Kokatahi is a locality on the West Coast of New Zealand. Hokitika is about 15 km to the north-west. The Kokatahi River flows through the area and into the Hokitika River to the north-west.

Farming in the area started in the late 1860s to produce oats and vegetables to feed the gold rush miners and their horses. Dairy farming makes up a large percentage of the farms in and around Kokatahi. In 1900–1901, a dairy factory opened at Kokatahi.

Flooding of the Hokitika River has affected Kakatahi-Kowhitirangi in 1913, 1924, 1939, 1941, 1949, 1958, 1967, 1968, 1978, 1979, 1988, 1999 and 2010. Many of these floods cut off the area from Hokitika.

==Demographics==
Kokatahi locality covers 170.64 km2. It is part of the larger Hokitika Valley-Otira statistical area.

Kokatahi had a population of 258 in the 2023 New Zealand census, a decrease of 15 people (−5.5%) since the 2018 census, and an increase of 18 people (7.5%) since the 2013 census. There were 135 males and 123 females in 108 dwellings. There were 45 people (17.4%) aged under 15 years, 27 (10.5%) aged 15 to 29, 132 (51.2%) aged 30 to 64, and 54 (20.9%) aged 65 or older.

People could identify as more than one ethnicity. The results were 86.0% European (Pākehā), 10.5% Māori, 2.3% Pasifika, 3.5% Asian, and 16.3% other, which includes people giving their ethnicity as "New Zealander". English was spoken by 98.8%, Māori by 3.5%, and other languages by 4.7%. No language could be spoken by 1.2% (e.g. too young to talk). The percentage of people born overseas was 12.8, compared with 28.8% nationally.

Religious affiliations were 34.9% Christian, 1.2% New Age, and 1.2% other religions. People who answered that they had no religion were 51.2%, and 12.8% of people did not answer the census question.

Of those at least 15 years old, 36 (16.9%) people had a bachelor's or higher degree, 129 (60.6%) had a post-high school certificate or diploma, and 51 (23.9%) people exclusively held high school qualifications. 12 people (5.6%) earned over $100,000 compared to 12.1% nationally. The employment status of those at least 15 was 111 (52.1%) full-time, 30 (14.1%) part-time, and 3 (1.4%) unemployed.

==Education==
Kokatahi-Kowhitirangi School is a coeducational contributing primary (years 1–6) school with a roll of as of

A school district was established at Kokatahi in 1880. Upper Kokotahi School opened later that year. Lower Kokotahi School closed in 1881 due to the poor condition of its building, but was open again by the beginning of 1882.
The Upper Kokotahi schoolhouse was replaced in 1882. It moved to Bladier Road in 1907, and closed in 1929 with the students transferring to Lower Kokotahi School.
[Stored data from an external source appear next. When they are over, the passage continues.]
## src/rtl/oneshot_pkg.sv

```systemverilog
package oneshot_pkg;
  localparam int unsigned SYNC_DEPTH = 2;

  typedef enum logic {
    MODE_SINGLE = 1'b0,
    MODE_EXTEND = 1'b1
  } os_mode_e;
endpackage

```

## src/rtl/os_sync.sv

```systemverilog
module os_sync #(
  parameter int unsigned W = 2,
  parameter logic [W-1:0] RST_VAL = '0
) (
  input  logic         clk_i,
  input  logic         rst_ni,
  input  logic [W-1:0] d_i,
  output logic [W-1:0] q_o
);
  localparam int unsigned D = oneshot_pkg::SYNC_DEPTH;

  logic [W-1:0] stg [D];

  always_ff @(posedge clk_i or negedge rst_ni) begin
    if (!rst_ni) begin
      for (int i = 0; i < D; i++) stg[i] <= RST_VAL;
    end else begin
      stg[0] <= d_i;
      for (int i = 1; i < D; i++) stg[i] <= stg[i-1];
    end
  end

  assign q_o = stg[D-1];
endmodule

```

## src/rtl/os_edge.sv

```systemverilog
module os_edge (
  input  logic clk_i,
  input  logic rst_ni,
  input  logic pos_i,
  input  logic neg_i,
  output logic fire_o
);
  logic pos_q, neg_q;

  // reset to idle levels so that a quiet input never looks like an edge
  always_ff @(posedge clk_i or negedge rst_ni) begin
    if (!rst_ni) begin
      pos_q <= 1'b0;
      neg_q <= 1'b1;
    end else begin
      pos_q <= pos_i;
      neg_q <= neg_i;
    end
  end

  // coincident edges merge into one trigger
  assign fire_o = (pos_i & ~pos_q) | (~neg_i & neg_q);
endmodule

```

## src/rtl/os_timer.sv

```systemverilog
module os_timer #(
  parameter int unsigned CW = 16
) (
  input  logic          clk_i,
  input  logic          rst_ni,
  input  logic          fire_i,
  input  oneshot_pkg::os_mode_e mode_i,
  input  logic [CW-1:0] period_i,
  output logic          active_o
);
  logic [CW-1:0] cnt_q;
  logic [CW-1:0] per_eff;
  logic          load;

  assign per_eff  = (period_i == '0) ? CW'(1) : period_i;
  assign active_o = |cnt_q;
  assign load     = fire_i & ((mode_i == oneshot_pkg::MODE_EXTEND) | ~active_o);

  always_ff @(posedge clk_i or negedge rst_ni) begin
    if (!rst_ni)        cnt_q <= '0;
    else if (load)      cnt_q <= per_eff;
    else if (active_o)  cnt_q <= cnt_q - CW'(1);
  end
endmodule

```

## src/rtl/os_channel.sv

```systemverilog
module os_channel #(
  parameter int unsigned CW = 16
) (
  input  logic          clk_i,
  input  logic          rst_ni,
  input  logic          clr_ni,
  input  logic          pos_i,
  input  logic          neg_i,
  input  logic          retrig_i,
  input  logic [CW-1:0] period_i,
  output logic          q_o,
  output logic          qn_o
);
  logic [1:0] trig_s;
  logic       fire;
  logic       active;
  logic       kill_n;
  oneshot_pkg::os_mode_e mode;

  // the synchronizer and edge flops see only the global reset, so a clear release finds no stale edge
  os_sync #(.W(2), .RST_VAL(2'b10)) u_sync (
    .clk_i (clk_i),
    .rst_ni(rst_ni),
    .d_i   ({neg_i, pos_i}),
    .q_o   (trig_s)
  );

  os_edge u_edge (
    .clk_i (clk_i),
    .rst_ni(rst_ni),
    .pos_i (trig_s[0]),
    .neg_i (trig_s[1]),
    .fire_o(fire)
  );

  assign kill_n = rst_ni & clr_ni;
  assign mode   = oneshot_pkg::os_mode_e'(retrig_i);

  os_timer #(.CW(CW)) u_timer (
    .clk_i   (clk_i),
    .rst_ni  (kill_n),
    .fire_i  (fire),
    .mode_i  (mode),
    .period_i(period_i),
    .active_o(active)
  );

  assign q_o  = active;
  assign qn_o = ~active;
endmodule

```

## src/rtl/dual_oneshot.sv

```systemverilog
module dual_oneshot #(
  parameter int unsigned NCH = 2,
  parameter int unsigned CW  = 16
) (
  input  logic              clk_i,
  input  logic              rst_ni,
  input  logic [NCH-1:0]    clr_ni,
  input  logic [NCH-1:0]    trig_pos_i,
  input  logic [NCH-1:0]    trig_neg_i,
  input  logic [NCH-1:0]    retrig_i,
  input  logic [NCH*CW-1:0] period_i,
  output logic [NCH-1:0]    q_o,
  output logic [NCH-1:0]    qn_o
);
  for (genvar c = 0; c < NCH; c++) begin : g_ch
    os_channel #(.CW(CW)) u_ch (
      .clk_i   (clk_i),
      .rst_ni  (rst_ni),
      .clr_ni  (clr_ni[c]),
      .pos_i   (trig_pos_i[c]),
      .neg_i   (trig_neg_i[c]),
      .retrig_i(retrig_i[c]),
      .period_i(period_i[c*CW +: CW]),
      .q_o     (q_o[c]),
      .qn_o    (qn_o[c])
    );
  end
endmodule

```

## config.mk

```make
export PLATFORM = sky130hd
export DESIGN_NAME = dual_oneshot
export DESIGN_NICKNAME = d
export VERILOG_FILES = /design/src/rtl/oneshot_pkg.sv /design/src/rtl/os_sync.sv /design/src/rtl/os_edge.sv /design/src/rtl/os_timer.sv /design/src/rtl/os_channel.sv /design/src/rtl/dual_oneshot.sv
export SDC_FILE = /design/constraint.sdc
export NUM_CORES = 1
export LEC_CHECK = 0
export BUFFER_PORTS_ARGS = -buffer_cell sky130_fd_sc_hd__buf_4
export CAP_MARGIN = 20
export CORE_MARGIN = 5
export CORE_UTILIZATION = 25
export CTS_CLUSTER_DIAMETER = 80
export DETAILED_ROUTE_END_ITERATION = 10
export HOLD_SLACK_MARGIN = 0.06
export PLACE_DENSITY = 0.46
export SLEW_MARGIN = 15
export SYNTH_ARGS = -nofsm -noshare
export SYNTH_HDL_FRONTEND = slang
export SYNTH_SLANG_ARGS = --single-unit
```

## constraint.sdc

```tcl
create_clock -name clk_i -period 4.9 [get_ports clk_i]
set_input_delay 0 -clock clk_i [delete_from_list [all_inputs] [get_ports clk_i]]
set_output_delay 0 -clock clk_i [all_outputs]
set_load 0.03 [all_outputs]
```

==> impl_results.md <==
- Number of remaining DRC errors: 0
- Worst-Margin Slew: a little over 0.8 ns
- Number of buffers created by CTS: 5
- Part of the Yosys area used for sequential elements: 0.4569
- Grt ovf: 0
- Worst R2R Path Depth: 7
- Core area: 9639 sq um
- Status: finished, final reports clean
- Die Height: 108.5 um
- Placed instance count: ~420
- Vias: 2152
- CP cell instances: inv_1 > ha_1 > or4b_4 > nor3_4 > and4_1 > o21ai_0 > o21a_1
- Worst-skew pair later-pin latency: approximately 0.3 ns
- Most common cell after layout, fill and taps aside: buf_4
- Share of flip-flops with an asynchronous set or reset: 1.000
- Max IR drop VDD: roughly 140 uV
- Final Max Tran Viols: 0
- Boundary Pins: between 40 and 50
- Avg WL per Cell: 13.91 um
- CP max-delay cell: or4b_4
- Nets: 376
- Die W: ~110 um
- Power density cells: between 300 and 400 nW/um^2
- Initial cell density of the core: 0.2517
- Initial DRC Count: 64
- WP data arrival: around 2.5 ns
- Final TNS setup: 0 ns
- Largest net degree at the start of global routing: 23
- Crit path time final: approximately 2.3 ns
- Port Buf Inserts: 45
- Synth unique cells: 55
- Pwr Total: 1.125 mW
- Synth Flop Type: dfrtp_1
- Critical path peak fanout: 11
- Vias per std cell: between 4 and 5
- Endpoint type of the worst setup path: register
- Clk sinks: 44
- Seq cells post-synth: 44
- Fraction of layout cells with a size suffix above 1: 0.2012
- Fin cells: roughly 470
- Vias in the first global route: between 2000 and 2500
- Drt first pass iters: 4
- Detailed Route WL: roughly 6500 um
- ANT cells: 0
- Cells after synthesis: ~250
- CP peak stage delay: around 0.52 ns
- Post-synth EDFFs: 0
- Cell Rows: 36
- Syn Area/Cell: 9.666 sq um
- Clock skew: roughly 0.015 ns
- Clk root buf: clkbuf_8
- Critical path class: register to register
- Post-CTS Hold Buffers: 39
- RSZ-0062 raised after global routing: no
- All-Layer GR Usage: 0.1182
- Final Util: 0.3510
- YS warnings: 0
- Hold Vio Cnt, Final: 0
- Synthesized cell area: ~2400 sq um
- Synthesized net count: 295
- Area Growth Syn to Fin: 39.45%
- Fin crit share: 0.4790
- Clk buf depth: 2
- Fmax: 426.1 MHz
- CP Launch Type: register
- Global-route wire length before repair: 10880 um
- DIE AREA: 11770 sq um
- Hold crit path type: primary input to asynchronous set/reset pin
- CTS tree: built
- Reg clk slew, reported paths: ~0.080 ns
- P_leak: around 1.4 nW
- Post-CTS Resized: 0
- Placer Congestion: roughly 0.76
- Routed Antenna Nets: 0
- Endpoints failing setup: 0
- Final HPWL DP: 4630 um
- Max-Cap Viols: 0
- H-tree depth: 2
- Slew HR: 0.4469
- Commonest cells after routing, fill and taps aside: buf_4 (46), dlygate4sd3_1 (39), nor2_1 (38), dfrtp_1 (38), a211oi_1 (19)
- Initial antenna violation count: 0
- Setup Buffers After CTS: 0
- Critical path required time: a little over 5 ns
Callaghans School was open by 1876 and Koiterangi School by 1889. In 1924 Calleghans School moved to Upper Koiterangi. Koiterangi was renamed Kowhitirangi in the 1950s. Kowhitirangi School closed in 2000.

==Police shootings==
On 4 October 1941, Stanley Graham went on a shooting rampage after a neighbour of Graham's, Anker Madsen, complained to Constable Edward Best, stationed in nearby Kaniere, that Graham was accusing him of poisoning his cattle. Best decided not to respond in order to give Graham time to calm himself.

Best later returned with additional policeman and tried to disarm Graham. In the process Graham then shot and killed four policeman.

Graham was later shot dead on 17 October 1941 after a massive police manhunt led by Commissioner of Police Denis Cummings.